From an optimization exercise on the open Yosys and OpenROAD flow, aimed at small area, a short achievable clock period and few clock cycles per item; shortcuts taken in it are not production practice. Where RTL was checked, it was by simulation tests only, not by an equivalence proof against the original.

==> v8 <==
// vpb_adpcm
module vpb_adpcm (
    input  wire               clk,
    input  wire               rst,
    input  wire               start,
    output wire               busy,
    input  wire        [15:0] count,
    input  wire       [255:0] coefs,      
    input  wire         [7:0] ps_in,
    input  wire signed [15:0] yn1_in,
    input  wire signed [15:0] yn2_in,
    input  wire               in_valid,
    output wire               in_ready,
    input  wire         [7:0] in_byte,
    output wire               out_valid,
    input  wire               out_ready,
    output wire signed [15:0] out_sample,
    output wire               done,
    output wire         [7:0] ps_out,
    output wire signed [15:0] yn1_out,
    output wire signed [15:0] yn2_out
);
    function [23:0] booth_enc(input [15:0] c);
        integer i;
        reg b2, b1, b0;
        begin
            for (i = 0; i < 8; i = i + 1) begin
                b2 = c[2*i+1];
                b1 = c[2*i];
                b0 = (i == 0) ? 1'b0 : c[2*i-1];
                booth_enc[i]      = b1 ^ b0;
                booth_enc[8 + i]  = (b2 & ~b1 & ~b0) | (~b2 & b1 & b0);
                booth_enc[16 + i] = b2 & ~(b1 & b0);
            end
        end
    endfunction
    reg               running;
    reg       [255:0] coef_r;
    reg        [15:0] a_left;      
    reg         [2:0] pos;         
    reg         [7:0] hn;          
    reg               hn_v;
    reg         [7:0] cur, nxt;    
    reg               cur_v, nxt_v;
    reg         [7:0] ps_a;        
    reg               fl;          
    reg         [3:0] j;           
    reg        [15:0] c2_r;
    wire       [23:0] c2_e = booth_enc(c2_r);
    reg        [32:0] p;           
    reg         [6:0] pc;
    reg        [15:0] c1_r;
    wire       [23:0] c1_e = booth_enc(c1_r);
    reg               pv, p_last;
    reg        [15:0] y1, y2;      
    reg               of_p, of_n;  
    reg               keep;        
    reg               ov, o_last;
    reg               done_r;
  ...
clock: 15.0 ns
lec_check: 0
abc_area: 1
cap_margin: 20
core_margin: 2
core_utilization: 40
place_density: 0.6
slew_margin: 20
setup_slack_margin: 11
buffer_ports_args: -buffer_cell sky130_fd_sc_hd__buf_1
cts_args: -sink_clustering_enable -repair_clock_nets -buf_list sky130_fd_sc_hd__clkbuf_4 -dont_use_dummy_load
standard.sh (not shown) runs the stock make flow with config.mk's settings and CLKGATE_MAP_FILE= SYNTH_SCRIPT=/design/flow/synth_recipe.tcl, a recipe that flattens the netlist after the stock synthesis.
==> flow/flow/run.sh <==
#!/bin/bash
set -euo pipefail
cat >> config.mk <<'EOC'
export SETUP_SLACK_MARGIN = 11
export BUFFER_PORTS_ARGS = -buffer_cell sky130_fd_sc_hd__buf_1
export CTS_ARGS = -sink_clustering_enable -repair_clock_nets -buf_list sky130_fd_sc_hd__clkbuf_4 -dont_use_dummy_load
EOC
bash standard.sh > orfs_make.log 2>&1
==> v1: changes against v8 <==
Settings changed: ABC_AREA 1 to default.
==> v2: changes against v8 <==
--- a/flow/design.v
+++ b/flow/design.v
@@ -50,14 +50,16 @@
     reg         [6:0] pc;
     reg        [15:0] c1_r;
     wire       [23:0] c1_e = booth_enc(c1_r);
     reg               pv, p_last;
     reg        [15:0] y1, y2;      
     reg               of_p, of_n;  
     reg               keep;        
+    reg        [15:0] y1_sn;
+    reg               keep_sn, of_p_sn, of_n_sn;
     reg               ov, o_last;
     reg               done_r;
     wire [15:0] y1c = {(y1[15] & keep) | of_n, (y1[14:0] & {15{keep}}) | {15{of_p}}};
     wire accept   = start && !running;
     wire hdr_in   = (pos == 3'd0);
     assign in_ready = running && (hdr_in ? !hn_v : !nxt_v);
     wire in_fire  = in_valid && in_ready;
@@ -906,14 +908,32 @@
     wire [4:0] a_blk7 = ta_x[32:29] + ta_y[32:29];
     wire [32:0] a_sum = {a_blk7[3:0], a_blk6[3:0], a_blk5[3:0], a_blk4[3:0], a_blk3[4:0], a_blk2[3:0], a_blk1[3:0], a_blk0[3:0]};
     wire [6:0] a_cry = {a_blk6[4], a_blk5[4], a_blk4[4], a_blk3[5], a_blk2[4], a_blk1[4], a_blk0[4]};
     wire  [5:0] bh0   = tb_x[32:27] + tb_y[32:27];
     wire  [5:0] bh1   = bh0 + 6'd1;
     wire        b_ovf = b_c27 ? (bh1 != 6'd0) : (bh0 != 6'd0);
     wire        b_neg = b_c27 ? bh1[5] : bh0[5];
+    wire        a_first = af && !pv;    
+    wire [15:0] y1_nx   = bf      ? {~b_sum[26], b_sum[25:11]} :
+                          a_first ? y2 :
+                          accept  ? ((count == 16'd0) ? yn1_in : yn2_in) :
+                                    ~y1_sn;
+    wire        keep_nx = bf ? !b_ovf           : accept ? 1'b1 : ~keep_sn;
+    wire        of_p_nx = bf ? (b_ovf && !b_neg) : accept ? 1'b0 : ~of_p_sn;
+    wire        of_n_nx = bf ? (b_ovf && b_neg)  : accept ? 1'b0 : ~of_n_sn;
+    always @(posedge clk) begin
+        y1      <= y1_nx;
+        y1_sn   <= ~y1_nx;
+        keep    <= keep_nx;
+        keep_sn <= ~keep_nx;
+        of_p    <= of_p_nx;
+        of_p_sn <= ~of_p_nx;
+        of_n    <= of_n_nx;
+        of_n_sn <= ~of_n_nx;
+    end
     always @(posedge clk) begin
         if (rst) begin
             running <= 1'b0;
             pv      <= 1'b0;
             ov      <= 1'b0;
             done_r  <= 1'b0;
         end else begin
@@ -924,23 +944,18 @@
                 pos    <= 3'd0;
                 hn_v   <= 1'b0;
                 cur_v  <= 1'b0;
                 nxt_v  <= 1'b0;
                 fl     <= 1'b0;
                 j      <= 4'd0;
                 ps_a   <= ps_in;
-                of_p   <= 1'b0;
-                of_n   <= 1'b0;
-                keep   <= 1'b1;
                 if (count == 16'd0) begin
-                    y1     <= yn1_in;
                     y2     <= yn2_in;
                     done_r <= 1'b1;
                 end else begin
-                    y1      <= yn2_in;
                     y2      <= yn1_in;
                     running <= 1'b1;
                 end
             end
             if (in_fire) begin
                 pos <= pos + 3'd1;
                 if (hdr_in) begin
@@ -979,25 +994,20 @@
                 a_left <= a_left - 16'd1;
                 p      <= a_sum;
                 pc     <= a_cry;
                 c1_r   <= c1sel;
                 pv     <= 1'b1;
                 p_last <= (a_left == 16'd1);
                 if (!pv) begin
-                    y1 <= y2;
                     y2 <= y1c;
                 end
             end else if (bf) begin
                 pv <= 1'b0;
             end
             if (bf) begin
-                y1     <= {~b_sum[26], b_sum[25:11]};
-                of_p   <= b_ovf && !b_neg;
-                of_n   <= b_ovf && b_neg;
-                keep   <= !b_ovf;
                 y2     <= y1c;
                 ov     <= 1'b1;
                 o_last <= p_last;
             end else if (out_fire) begin
                 ov <= 1'b0;
             end
             if (out_fire && o_last) begin
Settings changed: ABC_AREA 1 to default.
==> results.txt <==
Result of the run: v8 complete, no violations; v2 complete, no violations; v1 complete, no violations
Fmax achieved: v8 185 MHz; v2 188 MHz; v1 187 MHz
Fraction of area in registers: v8 31.1%; v2 32.0%; v1 33.4%
Iteration-0 DRC Markers: v8 2397; v2 2168; v1 1808
Final worst-path cycle share: v8 36.1%; v2 35.6%; v1 35.7%
Post-synthesis cell count: v8 3190; v2 2688; v1 2643
Clock slew seen by the registers of the worst setup and hold paths: v8 0.06 ns; v2 0.06 ns; v1 0.05 ns
Uppermost routed layer: v8 met5; v2 met4; v1 met5
Postcts setup bufs: v8 222; v2 183; v1 135
Detailed-placement wirelength estimate: v8 66900 microns; v2 62000 microns; v1 64200 microns
EDFF count, synth: v8 424; v2 405; v1 424
Routability congestion estimate: v8 0.902; v2 0.928; v1 0.864
Worst r2r src: v8 keep$_SDFFCE_PN1P_; v2 keep$_DFF_P_; v1 keep$_SDFFCE_PN1P_
Total via count in the routed design: v8 27000; v2 23800; v1 23500
Testbench counts of v8, summed over its fixed seeds: cycles 39,048, samples 38,080.
Testbench counts of v1, summed over its fixed seeds: cycles 39,048, samples 38,080.
Function not checked in v2: the RTL went through the layout flow alone.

Your goal —
Once you find the line with "wire [15:0] y1c" above, print it and every line after it up to and including the line with "wire [4:0] a_blk7", exactly as written and nothing else.

Solved problem —
     wire [15:0] y1c = {(y1[15] & keep) | of_n, (y1[14:0] & {15{keep}}) | {15{of_p}}};
     wire accept   = start && !running;
     wire hdr_in   = (pos == 3'd0);
     assign in_ready = running && (hdr_in ? !hn_v : !nxt_v);
     wire in_fire  = in_valid && in_ready;
@@ -906,14 +908,32 @@
     wire [4:0] a_blk7 = ta_x[32:29] + ta_y[32:29];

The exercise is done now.